Lord Fraser of Carmyllie has accused Dr Jim Swire, whose daughter died in the Lockerbie bombing, of suffering from Stockholm syndrome ("Swire attacks claims", The Herald, December 22).
When, six weeks before indictments were issued against Abdelbaset al Megrahi and Al Amin Khalifa Fhimah, the names of the four Libyans who were to be charged with the UTA aircraft bombing of 1989 were made public by Juge Bruguire, the French examining magistrate, Jim Swire said to me on the phone that none of them was on his radar, and he doubted any connection of Libya to Lockerbie.
Far from being captured by the syndrome, Dr Swire has had a healthy disregard for Megrahi's guilt from the outset.
Lord Fraser was always keen to prosecute the Lockerbie two himself. Could we fairly accuse the ex- Lord Advocate of anti-Stockhom syndrome; of a falling into "prosecutor's fallacy"?
What we must understand about his intemperate remarks on Dr Swire's mental condition, made so inappropriately on the occasion of the sad anniversary of the bombing, is the shallow pretence of Megrahi's guilt that has fallen away for all those who have thought independently about the "Lockerbie process", such as Professor Hans Koechler, the UN observer at Zeist. But the Scottish judiciary cannot collectively or individually understand that over this prosecution it was soundly hoodwinked.

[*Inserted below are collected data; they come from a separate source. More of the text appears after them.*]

$ cat config.mk
export PLATFORM = sky130hd
export DESIGN_NAME = inst_loader
export DESIGN_NICKNAME = d
export VERILOG_FILES = /design/src/rtl/inst_loader_pkg.sv /design/src/rtl/inst_loader_byte_word_assembler.sv /design/src/rtl/inst_loader.sv
export SDC_FILE = /design/constraint.sdc
export NUM_CORES = 1
export LEC_CHECK = 0
export CAP_MARGIN = 5
export CORE_MARGIN = 2
export CORE_UTILIZATION = 50
export CTS_CLUSTER_DIAMETER = 100
export DETAILED_ROUTE_END_ITERATION = 12
export GPL_TIMING_DRIVEN = 1
export PLACE_DENSITY = 0.82
export SETUP_SLACK_MARGIN = 0.05
export SLEW_MARGIN = 20
export SYNTH_ARGS = -nofsm -noshare
export SYNTH_HDL_FRONTEND = slang
export SYNTH_SLANG_ARGS = --single-unit
export TNS_END_PERCENT = 20
$ cat constraint.sdc
create_clock -name clk -period 3.3 [get_ports clk]
set_input_delay 0.99 -clock clk [delete_from_list [all_inputs] [get_ports clk]]
set_output_delay 0.99 -clock clk [all_outputs]
set_load 0.05 [all_outputs]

Charles Norrie, Brother of Tony Norrie, who died in 1989 on UT-772, probably the result of a Libyan terrorist attack.
15 Canonbury Grove, Islington, London.
Lord Fraser's attack on Dr Jim Swire is alarming. Dr Swire sat in on Megrahi's entire trial and found its outcome unconvincing. In a democracy, he is entitled to say so without having aspersions cast upon him.
For that trial to take place in the first place, the rules of Scots law were altered to accommodate the competing needs of politicians and governments, with the result that there was no jury of ordinary citizens. Bizarrely, that task was left to the judges sitting in on the case, including Lord Fraser.
This arrangement has been roundly condemned by legal scholars including the UN-appointed Hans Koechler.
If Lord Fraser would not object to the imputation, many of us feel that it is not Dr Swire who "has perhaps got a bit too close to what's going on".
David Petrie, Lecturer in English, University of Verona, Via S Vitale 7, Verona.